The report said that there is an opportunity for companies to differentiate themselves from their competitors by targeting this group, and urges companies to determine what share of their sales – and how much of their growth performance – is driven by lower income shoppers.

Segmented opportunity

IRI asserts that one of the problems is that manufacturers tend to regard lower income households as one group, when it actually consists of several ‘micro-segments’. Those segments positioned to drive the greatest share of sales growth in the economic downturn include households with children, Hispanics, African-Americans, seniors over 65, and 25 to 34-year-olds, it said.

“Looking at food and beverages categories, private label shares vary considerably are across micro-segments – illustrating where retailers are doing particularly well in serving lower income shoppers – and where they have untapped opportunities.”
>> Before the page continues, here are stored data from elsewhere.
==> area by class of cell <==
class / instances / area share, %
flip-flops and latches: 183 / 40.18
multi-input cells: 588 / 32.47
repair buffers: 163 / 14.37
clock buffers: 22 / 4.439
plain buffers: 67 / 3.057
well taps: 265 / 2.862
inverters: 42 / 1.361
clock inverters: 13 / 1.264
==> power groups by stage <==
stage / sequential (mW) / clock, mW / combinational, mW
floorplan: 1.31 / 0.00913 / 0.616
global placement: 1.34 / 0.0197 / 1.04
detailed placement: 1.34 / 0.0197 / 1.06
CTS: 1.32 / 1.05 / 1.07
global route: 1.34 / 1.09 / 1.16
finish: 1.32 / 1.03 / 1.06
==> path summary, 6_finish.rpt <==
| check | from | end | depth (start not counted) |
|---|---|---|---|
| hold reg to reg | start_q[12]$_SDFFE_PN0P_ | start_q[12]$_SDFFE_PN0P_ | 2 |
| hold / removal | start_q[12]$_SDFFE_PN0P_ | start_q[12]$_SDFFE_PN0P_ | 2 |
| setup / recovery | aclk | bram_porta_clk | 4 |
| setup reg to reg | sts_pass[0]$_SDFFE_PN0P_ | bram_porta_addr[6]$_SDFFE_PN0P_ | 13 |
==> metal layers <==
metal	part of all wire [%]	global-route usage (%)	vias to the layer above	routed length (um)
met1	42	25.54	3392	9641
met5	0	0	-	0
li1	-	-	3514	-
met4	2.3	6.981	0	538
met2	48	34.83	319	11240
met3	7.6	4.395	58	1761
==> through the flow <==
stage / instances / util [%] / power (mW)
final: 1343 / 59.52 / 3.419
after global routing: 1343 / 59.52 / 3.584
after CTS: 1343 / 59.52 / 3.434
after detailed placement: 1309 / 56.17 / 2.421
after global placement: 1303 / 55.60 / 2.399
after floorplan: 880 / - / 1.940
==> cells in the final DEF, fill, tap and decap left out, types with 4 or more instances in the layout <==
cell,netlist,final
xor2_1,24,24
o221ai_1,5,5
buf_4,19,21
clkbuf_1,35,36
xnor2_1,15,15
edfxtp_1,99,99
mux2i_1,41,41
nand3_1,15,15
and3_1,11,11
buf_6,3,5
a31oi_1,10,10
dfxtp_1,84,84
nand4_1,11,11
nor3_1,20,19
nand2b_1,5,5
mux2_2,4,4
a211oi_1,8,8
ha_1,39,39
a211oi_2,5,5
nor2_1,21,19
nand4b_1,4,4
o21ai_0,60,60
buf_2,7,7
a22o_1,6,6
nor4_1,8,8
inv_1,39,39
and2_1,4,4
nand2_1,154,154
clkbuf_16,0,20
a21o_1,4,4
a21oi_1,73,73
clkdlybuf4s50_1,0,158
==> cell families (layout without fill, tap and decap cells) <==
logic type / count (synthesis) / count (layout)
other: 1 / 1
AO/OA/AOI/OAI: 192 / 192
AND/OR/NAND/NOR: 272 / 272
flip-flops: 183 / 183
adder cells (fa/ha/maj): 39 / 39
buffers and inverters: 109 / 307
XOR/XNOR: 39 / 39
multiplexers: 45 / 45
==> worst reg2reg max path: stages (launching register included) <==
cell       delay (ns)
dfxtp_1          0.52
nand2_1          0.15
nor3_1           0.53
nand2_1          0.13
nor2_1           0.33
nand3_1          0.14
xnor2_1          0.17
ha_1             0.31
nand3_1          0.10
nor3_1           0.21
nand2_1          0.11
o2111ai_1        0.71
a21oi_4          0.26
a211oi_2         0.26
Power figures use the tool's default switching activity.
$ cat config.mk
export PLATFORM = sky130hd
export DESIGN_NAME = instruction_fetch
export DESIGN_NICKNAME = d
export VERILOG_FILES = /design/src/rtl/isa_pkg.sv /design/src/rtl/pc_next_sel.sv /design/src/rtl/instruction_fetch.sv
export SDC_FILE = /design/constraint.sdc
export NUM_CORES = 1
export LEC_CHECK = 0
export BUFFER_PORTS_ARGS = -buffer_cell sky130_fd_sc_hd__buf_2
export CAP_MARGIN = 5
export CELL_PAD_IN_SITES_DETAIL_PLACEMENT = 2
export CELL_PAD_IN_SITES_GLOBAL_PLACEMENT = 2
export CORE_UTILIZATION = 28
export CTS_BUF_LIST = sky130_fd_sc_hd__clkbuf_4 sky130_fd_sc_hd__clkbuf_8 sky130_fd_sc_hd__clkbuf_16
export CTS_CLUSTER_DIAMETER = 200
export DETAILED_ROUTE_END_ITERATION = 10
export GPL_ROUTABILITY_DRIVEN = 0
export MAX_ROUTING_LAYER = met4
export PLACE_DENSITY_LB_ADDON = 0.15
export SYNTH_ARGS = -nofsm -noshare
export SYNTH_HDL_FRONTEND = slang
export SYNTH_SLANG_ARGS = --single-unit
$ cat constraint.sdc
create_clock -name clk -period 3.5 [get_ports clk]
set_clock_uncertainty 0.2 [all_clocks]
set_input_delay 0.7 -clock clk [delete_from_list [all_inputs] [get_ports clk]]
set_output_delay 0.7 -clock clk [all_outputs]
set_load 0.03 [all_outputs]
$ cat src/rtl/isa_pkg.sv
// Shared fetch-stage definitions: FSM state encoding, instruction field positions and reset defaults.
// Imported by instruction_fetch and pc_next_sel.
package isa_pkg;

  typedef enum logic [1:0] {
    ST_IDLE  = 2'd0,
    ST_FETCH = 2'd1,
    ST_EXEC  = 2'd2,
    ST_HALT  = 2'd3
  } fetch_state_t;

  // LABEL11 = instr[10:0], IMM8 = instr[7:0]; both are signed offsets from pc+1
  localparam int LABEL11_MSB = 10;
  localparam int IMM8_MSB    = 7;

  localparam logic [15:0] DEF_NOP_WORD = 16'h0000;
  localparam logic [15:0] DEF_RESET_PC = 16'h0000;

endpackage

$ cat src/rtl/pc_next_sel.sv
// Next-PC priority mux with the label/immediate sign-extend adders.
// Purely combinational: zero latency, no flow control.
module pc_next_sel
  import isa_pkg::*;
#(
  parameter int ADDR_W = 16
) (
  input  logic [ADDR_W-1:0]    pc_plus1,
  input  logic [LABEL11_MSB:0] label11,
  input  logic [IMM8_MSB:0]    imm8,
  input  logic                 branch,
  input  logic                 jmp,
  input  logic                 flag_label_pc,
  input  logic                 flag_rm_pc,
  input  logic                 flag_rd_pc,
  input  logic [ADDR_W-1:0]    rm_data,
  input  logic [ADDR_W-1:0]    rd_data,
  output logic [ADDR_W-1:0]    next_pc
);

  logic [ADDR_W-1:0] label_ext;
  logic [ADDR_W-1:0] imm_ext;
  logic [ADDR_W-1:0] label_tgt;
  logic [ADDR_W-1:0] branch_tgt;

  assign label_ext  = {{(ADDR_W-LABEL11_MSB-1){label11[LABEL11_MSB]}}, label11};
  assign imm_ext    = {{(ADDR_W-IMM8_MSB-1){imm8[IMM8_MSB]}}, imm8};
  assign label_tgt  = pc_plus1 + label_ext;
  assign branch_tgt = pc_plus1 + imm_ext;

  // A JMP without any target flag falls through to the branch / sequential cases.
  always_comb begin
    next_pc = pc_plus1;
    if (jmp && flag_rd_pc) begin
      next_pc = rd_data;
    end else if (jmp && flag_rm_pc) begin
      next_pc = rm_data;
    end else if (jmp && flag_label_pc) begin
      next_pc = label_tgt;
    end else if (branch) begin
      next_pc = branch_tgt;
    end
  end

endmodule

$ cat src/rtl/instruction_fetch.sv
// Fetch stage: holds the PC, fetches one word per req/ack handshake and presents it for one EXEC cycle.
// Two cycles minimum per instruction; a slow memory simply stretches FETCH, HLT stops fetching until reset.
module instruction_fetch
  import isa_pkg::*;
#(
  parameter int                ADDR_W   = 16,
  parameter logic [ADDR_W-1:0] RESET_PC = ADDR_W'(DEF_RESET_PC),
  parameter logic [15:0]       NOP_WORD = DEF_NOP_WORD
) (
  input  logic              clk,
  input  logic              rst,
  output logic              imem_req,
  output logic [ADDR_W-1:0] imem_addr,
  input  logic              imem_ack,
  input  logic [15:0]       imem_rdata,
  output logic [15:0]       instr_out,
  output logic              instr_valid,
  output logic [ADDR_W-1:0] pc_out,
  output logic [ADDR_W-1:0] pc_plus1,
  input  logic              BRANCH,
  input  logic              JMP,
  input  logic              flag_label_PC,
  input  logic              flag_Rm_PC,
  input  logic              flag_Rd_PC,
  input  logic              flag_HLT,
  input  logic [ADDR_W-1:0] rm_data,
  input  logic [ADDR_W-1:0] rd_data,
  output logic              halted
);

  fetch_state_t      state;
  logic [ADDR_W-1:0] pc;
  logic [ADDR_W-1:0] next_pc;

  assign imem_addr = pc;
  assign pc_plus1  = pc_out + ADDR_W'(1);

  pc_next_sel #(
    .ADDR_W(ADDR_W)
  ) u_pc_next_sel (
    .pc_plus1      (pc_plus1),
    .label11       (instr_out[LABEL11_MSB:0]),
    .imm8          (instr_out[IMM8_MSB:0]),
    .branch        (BRANCH),
    .jmp           (JMP),
    .flag_label_pc (flag_label_PC),
    .flag_rm_pc    (flag_Rm_PC),
    .flag_rd_pc    (flag_Rd_PC),
    .rm_data       (rm_data),
    .rd_data       (rd_data),
    .next_pc       (next_pc)
  );

  // Outputs are registered alongside the state so each is already correct on entry to a state.
  always_ff @(posedge clk) begin
    if (rst) begin
      state       <= ST_IDLE;
      pc          <= RESET_PC;
      imem_req    <= 1'b0;
      instr_valid <= 1'b0;
      instr_out   <= NOP_WORD;
      pc_out      <= RESET_PC;
      halted      <= 1'b0;
    end else begin
      case (state)
        ST_IDLE: begin
          state    <= ST_FETCH;
          imem_req <= 1'b1;
        end
        ST_FETCH: begin
          if (imem_ack) begin
            state       <= ST_EXEC;
            imem_req    <= 1'b0;
            instr_valid <= 1'b1;
            instr_out   <= imem_rdata;
            pc_out      <= pc;
          end
        end
        ST_EXEC: begin
          instr_valid <= 1'b0;
          instr_out   <= NOP_WORD;
          // flag_HLT is active-low; halt overrides any redirect but still steps pc for debug.
          if (!flag_HLT) begin
            state  <= ST_HALT;
            pc     <= pc_plus1;
            halted <= 1'b1;
          end else begin
            state    <= ST_FETCH;
            pc       <= next_pc;
            imem_req <= 1'b1;
          end
        end
        default: begin
          state <= ST_HALT;
        end
      endcase
    end
  end

endmodule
For example, 36 percent of fresh bread and rolls bought by lower income households with children was private label, compared to 27 percent for over-65s.

Private label growth

Private label growth has been in the spotlight recently, as consumers of all income levels are spending more time in the home and cutting back on more expensive branded products.

IRI’s data shows that there was negative growth in private label products throughout 2007, until the second and third quarters of 2008 when the trend was reversed, being led by those on lower incomes. The third quarter of 2008 saw positive growth for private labels across incomes of 7.6 percent – and 8.2 percent for the lowest earners.

The IRI report defined ‘lower income’ as households earning less than $35,000 per annum.